The situation in China is perhaps unique. It is vast, covering a range of climate zones and with its renewable resources also varying geographically. However, there is a lot of it. The study puts the maximum capacity that can be installed at 575-4909 GW for onshore wind, 559-932 GW for off shore wind and 12,936 GW for PV. It says the best resources (in terms of both high mean CF and high potentials) are found in Inner-Mongolia for wind and North China for solar. That means there will be a need for more/and upgraded grid systems to bring power to centres of population which are mostly in the South East. But it is working on that, with 30,000 kilometers of new Ultra High Voltage Direct Current links having been installed so far and plans for 90,000 km in all by 2020. That will help with balancing. 

The current state of play is that China has nearly 730 GW of renewables in place, more than than any other country.  Weak grids have been a problem, leading to curtailment (non use) of some of the output from this capacity, but that is being addressed, including by the new supergrid network, as above.  IRENA says that curtailment levels at wind farms dropped to 7% in 2018 from 13% in the previous year, while solar PV plants it dropped to 3% from 5.8% over the same period. With PV and wind costs falling, the funding/subsidy over-spend problems that had also emerged, and slowed growth, may now be reduced, so expansion should continue. And that is happening: by the end of 2018, renewables were up 12% on the year before, and in the first quarter of this year, China added 5.2 GW of new PV solar and 4.78 GW of new wind capacity.  As this new study shows, there is plenty of room for more, without leading to major balancing problems. And the impetus for expansion, so as to cut emissions, is certainly growing, as awareness of likely worsening climate impact spreads.

Emission cuts

China has pledged to cut emissions per unit of GDP by 60-65% of 2005 levels by 2030, potentially putting it on course to peak by 2027 and it has committed to a peak in CO2 emissions by 2030, with best efforts to peak earlier. If the renewables programme can accelerate again, along with its other emission reduction efforts, it might be able to do better than that that. It has been claimed that PV Solar is now cheaper than grid electricity in cities across China. In 22% of them it was cheaper than coal power. And it has also been claimed that emissions from urban passenger transport could peak as soon as 2020 due to the use of green fuels, EVs, and, crucially, a shift to public transport 

That’s the good news. The less good news is that coal use is still expanding, more so than in many other parts of the world, with new coal plants being planned to meet the growing demand, even if at slower rate than before. Something has to give, if emissions are to fall, and that hopefully will happen, given the cost advantages of renewables and as the potential for demand reduction are realized.  
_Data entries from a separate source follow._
This design comes from an exercise in tuning for small area, a short achievable clock period and few clock cycles on the open sky130 flow, not from production work.
Only simulation tests tie the RTL to the original design; equivalence was not proved.

build 88:
==> flow/design.v (excerpt) <==
module kk7_combiner (
    input  wire         clk,
    input  wire         rst,
    input  wire         in_valid,
    output wire         in_ready,
    input  wire [31:0]  in_y,        
    input  wire         in_acc,      
    input  wire         in_ofmt,     
    input  wire         in_align,    
    input  wire         in_nan,      
    input  wire [199:0] in_s,        
    input  wire [63:0]  in_code,     
    input  wire [79:0]  in_ea,       
    output wire         out_valid,
    input  wire         out_ready,
    output wire [31:0]  out_y,
    output wire         out_ovf      
);
    integer i;
    reg        busy;        
    reg  [7:1] rem;         
    reg        rdy;         
    reg  [1:0] pend;        
    wire codes_equal = (in_code[15:8]  == in_code[7:0]) && (in_code[23:16] == in_code[7:0]) &&
                       (in_code[31:24] == in_code[7:0]) && (in_code[39:32] == in_code[7:0]) &&
                       (in_code[47:40] == in_code[7:0]) && (in_code[55:48] == in_code[7:0]) &&
                       (in_code[63:56] == in_code[7:0]);
    wire in_fused = in_align && codes_equal && (in_code[7:0] != 8'h00) && (in_code[7:0] != 8'hFF);
    reg  any_ff;
    reg  [7:1] act;
    always @* begin
        any_ff = in_nan;
        for (i = 0; i < 8; i = i + 1)
            any_ff = any_ff | (in_code[8*i +: 8] == 8'hFF);
        for (i = 1; i < 8; i = i + 1)
            act[i] = (in_code[8*i +: 8] != 8'h00) && (in_s[25*i +: 25] != 25'd0);
    end
    wire [7:1] rem_low  = rem & ~(rem - 7'd1);    
    wire [7:1] rem_rest = rem & (rem - 7'd1);
    wire       rem_many = (rem_rest != 7'd0);
  ...
For scale: ~5,000 cells after synthesis, roughly 240 flip-flops, about 420 I/O pins, ~30,000 µm² of cells after synthesis.
clock: 38.0 ns
lec_check: 0
abc_area: 1
cap_margin: 20
core_margin: 2
core_utilization: 40
slew_margin: 20
tns_end_percent: 20
standard.sh (not shown) runs the stock make flow with config.mk's settings and CLKGATE_MAP_FILE= SYNTH_SCRIPT=/design/flow/synth_recipe.tcl, a recipe that flattens the netlist after the stock synthesis.
==> flow/flow/run.sh <==
#!/bin/bash
# Standard layout: every port buffered with buf_1, and timing repair asked to
# aim well below the clock period.
bash standard.sh SETUP_SLACK_MARGIN=27.5 "BUFFER_PORTS_ARGS=-buffer_cell sky130_fd_sc_hd__buf_1" finish > standard.log 2>&1
Per the final summary, build 88 finished and its layout is clean on timing, DRC and antenna.
Testbench counts of build 88, summed over its fixed seeds: cycles 32,572.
Emissions from China’s coal-fired plants had been falling up to 2017, according to a new study, and although they then increased, that then began to flatten off, possibly due to revised operating procedures- to reduce emissions, some of the older less efficient ones were only run part time, just to meet peak demand. However, that may not help longer term, as and when more plants come on line- even if they are more efficient than the old ones.
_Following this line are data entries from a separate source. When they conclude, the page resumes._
This is an optimization exercise on Yosys and OpenROAD, whose aim is small area and a short achievable clock period, not a production implementation. Where RTL was checked, it was by simulation tests only, not by an equivalence proof against the original. The clock port is modelled as an ideal driver; clocking choices that lean on that would not hold on a real chip.

==> inputs of run a <==
Design mole_lane_rx, start of the top module:
module mole_lane_rx (
    input  wire        clk,
    input  wire        rst,
    input  wire        in_valid,
    input  wire [1:0]  in_hdr,
    input  wire [63:0] in_data,
    output reg         out_valid,
    output reg  [1:0]  out_hdr,
    output reg  [63:0] out_data,
    output reg         sig_valid,
    output wire [7:0]  sig_code,
    output wire [39:0] sig_arg,
    output reg         frm_valid,
    output reg         frm_good,
    output reg  [1:0]  frm_class,
    output reg  [15:0] frm_seq,
    output reg  [6:0]  frm_dest,
    output reg  [6:0]  frm_words,
    output reg         aln_valid,
    output reg  [3:0]  aln_lane,
    output reg  [1:0]  aln_port,
    output reg  [15:0] aln_seq,
    output reg  [4:0]  aln_bip_errs,
    output reg  [15:0] cnt_block_err,
    output reg  [15:0] cnt_signal_bad,
    output reg  [15:0] cnt_crc_err,
    output reg  [15:0] cnt_bip_err,
    output reg         frozen,
    output reg         lane_drop
);
export LEC_CHECK = 0
export CAP_MARGIN = 20
export CORE_MARGIN = 2
export CORE_UTILIZATION = 40
export SLEW_MARGIN = 20
create_clock -name core_clock -period 9.0 [get_ports {clk}]
standard.sh (not shown) runs the stock make flow with config.mk's settings and CLKGATE_MAP_FILE= SYNTH_SCRIPT=/design/flow/synth_recipe.tcl, a recipe that flattens the netlist after the stock synthesis.
==> flow/flow/run.sh <==
#!/bin/bash
# Standard layout, with fast port buffers and a tighter setup target for
# timing repair. Each tool's output goes to the ORFS logs under orfs/logs;
# make's own output goes to flow_make.log.
set -euo pipefail
bash standard.sh "BUFFER_PORTS_ARGS=-buffer_cell sky130_fd_sc_hd__buf_2" SETUP_SLACK_MARGIN=6.0 finish > flow_make.log 2>&1
==> run b: changes against run a <==
--- a/flow/design.v
+++ b/flow/design.v
@@ -82,51 +82,54 @@
     reg  [2:0]  sig_dist;     
     reg         s2_sig_bad;   
     reg  [4:0]  bip_h1, bip_h2, bip_h3;
     reg  [11:0] win_blocks;
     reg  [11:0] win_idles;
     assign sig_code = last_msg[7:0];
     assign sig_arg  = last_msg[47:8];
     reg         s1_align;
-    wire [63:0] p1 = out_data;
+    reg  [63:0] p1;
     wire fend_close = s1_fend && in_frame;
     wire in_frame_nx = s1_fsta ? 1'b1 : (s1_fend ? 1'b0 : in_frame);
     wire [7:0]  sig_syn;
     mole_lane_rx_crc8 u_crc8 (.p1(p1), .sig_syn(sig_syn));
     wire        sig_crc_ok = (sig_syn == 8'd0);
     wire        sig_dup    = (sig_dist <= 3'd4) && (p1[55:8] == last_msg);
     wire        sig_good   = s1_sig && sig_crc_ok;
     wire        sig_take   = sig_good && !sig_dup;
-    wire [31:0] crc_in    = s1_fsta ? FSTA_SEED : fcrc;
+    wire [31:0] crc_in    = fcrc;
     wire [31:0] crc_next;
     mole_lane_rx_crc32 u_crc32 (.crc_in(crc_in), .p1(p1), .crc_next(crc_next));
     wire        fend_good = (~fcrc == p1[39:8]) && (fcount == frm_words) &&
                             (frm_words != 7'd0) && (frm_words <= 7'd64);
     wire [6:0]  bip_sum4 = aln_bip_errs + bip_h1 + bip_h2 + bip_h3;
     wire [12:0] idles_now = win_idles + {11'b0, s1_idle};
     wire        s1_valid = out_valid;
     always @(posedge clk) begin
         out_hdr      <= in_hdr;
         out_data     <= payload;
+        p1           <= payload;
         s1_bgrp[0]   <= bip_grp[0];
         s1_bgrp[1]   <= bip_grp[1];
         s1_bgrp[2]   <= bip_grp[2];
         s1_bgrp[3]   <= bip_grp[3];
         aln_bip_errs <= bip_pop;
-        aln_lane     <= out_data[11:8];
-        aln_port     <= out_data[13:12];
-        aln_seq      <= out_data[31:16];
+        aln_lane     <= p1[11:8];
+        aln_port     <= p1[13:12];
+        aln_seq      <= p1[31:16];
         if (s1_fsta) begin
             frm_class <= p1[9:8];
             frm_seq   <= p1[31:16];
             frm_words <= p1[38:32];
             frm_dest  <= p1[46:40];
         end
-        if (s1_fsta || s1_data)
+        if (in_valid && c_fsta)
+            fcrc <= FSTA_SEED;
+        else if (s1_fsta || s1_data)
             fcrc <= crc_next;
         if (s1_fsta)
             fcount <= 7'd0;
         else if (s1_data && !(fcount[6] && fcount[0]))
             fcount <= fcount + 7'd1;
         if (sig_good)
             last_msg <= p1[55:8];
         if (rst) begin
==> flow/flow/run.sh (replaced) <==
#!/bin/bash
# Standard layout, with fast port buffers and a tighter setup target for
# timing repair. Each tool's output goes to the ORFS logs under orfs/logs;
# make's own output goes to flow_make.log.
set -euo pipefail
bash standard.sh "BUFFER_PORTS_ARGS=-buffer_cell sky130_fd_sc_hd__buf_2" SETUP_SLACK_MARGIN=5.8 finish > flow_make.log 2>&1
==> flow/config.mk (replaced) <==
export PLATFORM = sky130hd
export DESIGN_NAME = mole_lane_rx
export DESIGN_NICKNAME = mole_lane_rx
export VERILOG_FILES = /design/flow/design.v
export SDC_FILE = /design/flow/constraint.sdc
export NUM_CORES = 4
export LEC_CHECK = 0
export CAP_MARGIN = 20
export CORE_MARGIN = 2
export CORE_UTILIZATION = 60
export CTS_CLUSTER_DIAMETER = 140
export CTS_CLUSTER_SIZE = 27
export SLEW_MARGIN = 20
==> run c: changes against run a <==
==> flow/flow/run.sh (replaced) <==
#!/bin/bash
# The standard layout (standard.sh, the standard flow's own ORFS flow and synthesis),
# with two changes: the port buffers are buf_2 cells, and timing repair aims
# for 5.8 ns of setup slack. The ORFS tools write their full logs under
# orfs/logs/; make's own output goes to flow_make.log in this folder.
set -euo pipefail
bash standard.sh "BUFFER_PORTS_ARGS=-buffer_cell sky130_fd_sc_hd__buf_2" SETUP_SLACK_MARGIN=5.8 finish > flow_make.log 2>&1
==> qor summary <==
metric	run a	run b	run c
R2r setup slk	5.94 ns	5.80 ns	5.91 ns
Number of clock buffers in the layout	69	26	72
Post-DP Area	26350 µm²	25770 µm²	25950 µm²
Routed wire per std cell	24.30 µm	24.87 µm	23.91 µm
X dimension of the die	247.5 µm	204.1 µm	247.5 µm
Worst setup endpoint	sig_code[4]	out_data[34]	out_data[60]
Capture point of the worst reg-to-reg path	last_msg[19]	s2_sig_bad	fcrc[31]
Gp weighted congestion	0.9750	1.021	0.9679
Fraction of cell area in non-clock buffers	11.98%	6.598%	6.660%
Number of fill cells in the layout	5220	3141	5541
Met2 usage in global routing	44.79%	59.47%	42.20%
Average instance area after synthesis	10.10 µm²	10.43 µm²	10.10 µm²
Share of cell area taken by multi-input logic gates	46.94%	53.65%	49.28%
Met2 wire len	40.97 mm	35.71 mm	38.27 mm
WP depth	1	2	1
Total detailed-routing wirelength	87.74 mm	76.36 mm	82.16 mm
Status	finished clean	finished clean	finished clean
Synth Area in XOR/XNOR	37.83%	37.88%	37.83%
CP max-delay cell	edfxtp_1	dfxtp_1	dfxtp_2
Only the layout flow was run in run b; the RTL was not checked for function there.

========
==> delta <==
Another version of the RTL of mole_lane_rx (not shown whole).
Settings: LEC_CHECK=0, CAP_MARGIN=20, CORE_MARGIN=2, CORE_UTILIZATION=65, SLEW_MARGIN=20; clock period 9.0 ns.
==> flow/flow/run.sh <==
#!/bin/bash
# Standard layout, with fast port buffers and a tighter setup target for
# timing repair. Each tool's output goes to the ORFS logs under orfs/logs;
# make's own output goes to flow_make.log.
set -euo pipefail
bash standard.sh "BUFFER_PORTS_ARGS=-buffer_cell sky130_fd_sc_hd__buf_2" SETUP_SLACK_MARGIN=5.5 finish > flow_make.log 2>&1
==> inputs of garnet, as changes to delta <==
--- a/flow/design.v
+++ b/flow/design.v
@@ -55,85 +55,89 @@
     wire type_known = ctype == T_IDLE || ctype == T_SIG || ctype == T_LINK ||
                       ctype == T_FSTA || ctype == T_FEND;
     wire c_idle = is_sctrl && ctype == T_IDLE;
     wire c_sig  = is_sctrl && ctype == T_SIG;
     wire c_fsta = is_sctrl && ctype == T_FSTA;
     wire c_fend = is_sctrl && ctype == T_FEND;
     wire blk_err = hdr_bad || (is_sctrl && !type_known);
     reg  [15:0] bip;
-    reg         bip_isdiff;
     wire [15:0] bip_blk  = in_data[15:0] ^ in_data[31:16] ^ in_data[47:32] ^
                            in_data[63:48] ^ {14'b0, in_hdr};
-    wire [15:0] bip_base = bip_isdiff ? 16'b0 : bip;
-    wire [15:0] bip_add  = is_align ? in_data[47:32] : bip_blk;
+    wire [15:0] bip_diff = bip ^ in_data[47:32];
     reg  [2:0]  bip_grp [0:3];
+    reg  [2:0]  s1_bgrp [0:3];
     integer g;
     always @(*) begin
         for (g = 0; g < 4; g = g + 1)
-            bip_grp[g] = {2'b0, bip[4*g]} + {2'b0, bip[4*g+1]} +
-                         {2'b0, bip[4*g+2]} + {2'b0, bip[4*g+3]};
+            bip_grp[g] = {2'b0, bip_diff[4*g]} + {2'b0, bip_diff[4*g+1]} +
+                         {2'b0, bip_diff[4*g+2]} + {2'b0, bip_diff[4*g+3]};
     end
-    wire [3:0]  bip_p01 = bip_grp[0] + bip_grp[1];
-    wire [3:0]  bip_p23 = bip_grp[2] + bip_grp[3];
+    wire [3:0]  bip_p01 = s1_bgrp[0] + s1_bgrp[1];
+    wire [3:0]  bip_p23 = s1_bgrp[2] + s1_bgrp[3];
     wire [4:0]  bip_pop = bip_p01 + bip_p23;
     reg s1_data, s1_idle, s1_sig, s1_fsta, s1_fend, s1_err;
     reg         in_frame;
     reg  [31:0] fcrc;
     reg  [6:0]  fcount;       
     reg  [47:0] last_msg;     
     reg  [2:0]  sig_dist;     
+    reg         s2_sig_bad;   
     reg  [4:0]  bip_h1, bip_h2, bip_h3;
     reg  [11:0] win_blocks;
     reg  [11:0] win_idles;
     assign sig_code = last_msg[7:0];
     assign sig_arg  = last_msg[47:8];
     reg         s1_align;
     wire [63:0] p1 = out_data;
     wire fend_close = s1_fend && in_frame;
     wire in_frame_nx = s1_fsta ? 1'b1 : (s1_fend ? 1'b0 : in_frame);
     wire [7:0]  sig_syn;
     mole_lane_rx_crc8 u_crc8 (.p1(p1), .sig_syn(sig_syn));
     wire        sig_crc_ok = (sig_syn == 8'd0);
     wire        sig_dup    = (sig_dist <= 3'd4) && (p1[55:8] == last_msg);
     wire        sig_good   = s1_sig && sig_crc_ok;
     wire        sig_take   = sig_good && !sig_dup;
-    wire [31:0] crc_in    = s1_fsta ? FSTA_SEED : fcrc;
+    wire [31:0] crc_in    = fcrc;
     wire [31:0] crc_next;
     mole_lane_rx_crc32 u_crc32 (.crc_in(crc_in), .p1(p1), .crc_next(crc_next));
     wire        fend_good = (~fcrc == p1[39:8]) && (fcount == frm_words) &&
                             (frm_words != 7'd0) && (frm_words <= 7'd64);
     wire [6:0]  bip_sum4 = aln_bip_errs + bip_h1 + bip_h2 + bip_h3;
     wire [12:0] idles_now = win_idles + {11'b0, s1_idle};
     wire        s1_valid = out_valid;
     always @(posedge clk) begin
         out_hdr      <= in_hdr;
         out_data     <= payload;
-        aln_bip_errs <= bip_pop;
+        s1_bgrp[0]   <= bip_grp[0];
+        s1_bgrp[1]   <= bip_grp[1];
+        s1_bgrp[2]   <= bip_grp[2];
+        s1_bgrp[3]   <= bip_grp[3];
         aln_lane     <= out_data[11:8];
         aln_port     <= out_data[13:12];
         aln_seq      <= out_data[31:16];
         if (s1_fsta) begin
             frm_class <= p1[9:8];
             frm_seq   <= p1[31:16];
             frm_words <= p1[38:32];
             frm_dest  <= p1[46:40];
         end
-        if (s1_fsta || s1_data)
+        if (in_valid && c_fsta)
+            fcrc <= FSTA_SEED;
+        else if (s1_fsta || s1_data)
             fcrc <= crc_next;
         if (s1_fsta)
             fcount <= 7'd0;
         else if (s1_data && !(fcount[6] && fcount[0]))
             fcount <= fcount + 7'd1;
         if (sig_good)
             last_msg <= p1[55:8];
         if (rst) begin
             hist          <= 58'b0;
             bip           <= 16'b0;
-            bip_isdiff    <= 1'b0;
             s1_align      <= 1'b0;
             out_valid     <= 1'b0;
             aln_valid     <= 1'b0;
             s1_data       <= 1'b0;
             s1_idle       <= 1'b0;
             s1_sig        <= 1'b0;
             s1_fsta       <= 1'b0;
             s1_fend       <= 1'b0;
@@ -142,17 +146,19 @@
             frm_valid     <= 1'b0;
             frm_good      <= 1'b0;
             cnt_block_err <= 16'b0;
             cnt_signal_bad<= 16'b0;
             cnt_crc_err   <= 16'b0;
             cnt_bip_err   <= 16'b0;
             frozen        <= 1'b0;
             lane_drop     <= 1'b0;
+            aln_bip_errs  <= 5'b0;
             sig_dist      <= 3'd7;
+            s2_sig_bad    <= 1'b0;
             in_frame      <= 1'b0;
             bip_h1        <= 5'b0;
             bip_h2        <= 5'b0;
             bip_h3        <= 5'b0;
             win_blocks    <= 12'b0;
             win_idles     <= 12'b0;
         end else begin
             out_valid <= in_valid;
@@ -162,37 +168,41 @@
             s1_idle   <= in_valid && c_idle;
             s1_sig    <= in_valid && c_sig;
             s1_fsta   <= in_valid && c_fsta;
             s1_fend   <= in_valid && c_fend;
             s1_err    <= in_valid && blk_err;
             if (in_valid) begin
                 if (!is_raw)
                     hist <= in_data[63:6];
-                bip        <= bip_base ^ bip_add;
-                bip_isdiff <= is_align;
+                if (is_align)
+                    bip <= 16'b0;
+                else
+                    bip <= bip ^ bip_blk;
             end
             frm_valid <= (in_valid && c_fsta && in_frame_nx) || fend_close;
             frm_good  <= fend_close && fend_good;
             in_frame <= in_frame_nx;
             if (frm_valid && !frm_good)
                 cnt_crc_err <= cnt_crc_err + 16'd1;
             if (s1_err)
                 cnt_block_err <= cnt_block_err + 16'd1;
             sig_valid <= sig_take;
             if (sig_take)
                 sig_dist <= 3'd1;
             else if (s1_valid && sig_dist != 3'd7)
                 sig_dist <= sig_dist + 3'd1;
-            if (s1_sig && !sig_crc_ok)
+            s2_sig_bad <= s1_sig && !sig_crc_ok;
+            if (s2_sig_bad)
                 cnt_signal_bad <= cnt_signal_bad + 16'd1;
+            aln_bip_errs <= s1_align ? bip_pop : 5'd0;
+            cnt_bip_err  <= cnt_bip_err + {11'b0, aln_bip_errs};
+            if (bip_sum4 >= 7'd16)
+                lane_drop <= 1'b1;
             if (aln_valid) begin
-                cnt_bip_err <= cnt_bip_err + {11'b0, aln_bip_errs};
-                if (bip_sum4 >= 7'd16)
-                    lane_drop <= 1'b1;
                 bip_h3 <= bip_h2;
                 bip_h2 <= bip_h1;
                 bip_h1 <= aln_bip_errs;
             end
             if (s1_valid) begin
                 if (win_blocks == 12'd4095) begin
                     if (idles_now > 13'd3686)
                         frozen <= 1'b1;
==> flow/flow/run.sh (replaced) <==
#!/bin/bash
# Standard layout, with fast port buffers and a tighter setup target for
# timing repair. Each tool's output goes to the ORFS logs under orfs/logs;
# make's own output goes to flow_make.log.
set -euo pipefail
bash standard.sh "BUFFER_PORTS_ARGS=-buffer_cell sky130_fd_sc_hd__buf_2" SETUP_SLACK_MARGIN=5.8 finish > flow_make.log 2>&1
==> flow/config.mk (replaced) <==
export PLATFORM = sky130hd
export DESIGN_NAME = mole_lane_rx
export DESIGN_NICKNAME = mole_lane_rx
export VERILOG_FILES = /design/flow/design.v
export SDC_FILE = /design/flow/constraint.sdc
export NUM_CORES = 4
export LEC_CHECK = 0
export CAP_MARGIN = 0
export CORE_MARGIN = 2
export CORE_UTILIZATION = 60
export CTS_CLUSTER_DIAMETER = 140
export CTS_CLUSTER_SIZE = 27
export SLEW_MARGIN = 0
==> run notes <==
Hold Crit Endpoint hist[16]; met3 WL 8.14 mm; Register Area 0.00933 mm^2; Hold Path Depth 2; outcome timing/DRC/antenna clean; fin crit share 35.9%; final wirelength 76.2 mm; Signal buffers 352; clk sinks 420; synth top area cells dfxtp_1, xnor2_1, xor2_1
Source of the figures above: garnet

==> run notes <==
outcome timing/DRC/antenna clean; fin crit share 39.4%; clk sinks 408; synth top area cells dfxtp_1, xnor2_1, edfxtp_1; met3 WL 8.59 mm
Source of the figures above: delta

Only the layout flow was run in delta; the RTL was not checked for function there.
Certainly China’s overall CO2 emissions from fossil fuels and cement production grew by an estimated 4% in the first half of 2019. That may be because of a surge in real estate and infrastructure construction that saw emissions from steel and cement expand rapidly, in part due to the huge ‘Belt and Road’ overseas trade expansion programme,  with new links being built- a new Silk Road.  The progamme has also involved vast investment, including in energy projects, outside of China. But it has been claimed that solar expansion across the region might start to offset some of the impacts of that, and, within China, there are hopes for an overall emission peak by 2022- well ahead of schedule. We shall see…It could get worse , with more coal use, although some are hopeful that it will get better soon.  Moreover, although it may only be temporary, one of the side effects of the Coronavirus, and the national travel lockdown, has been a significant fall in oil use.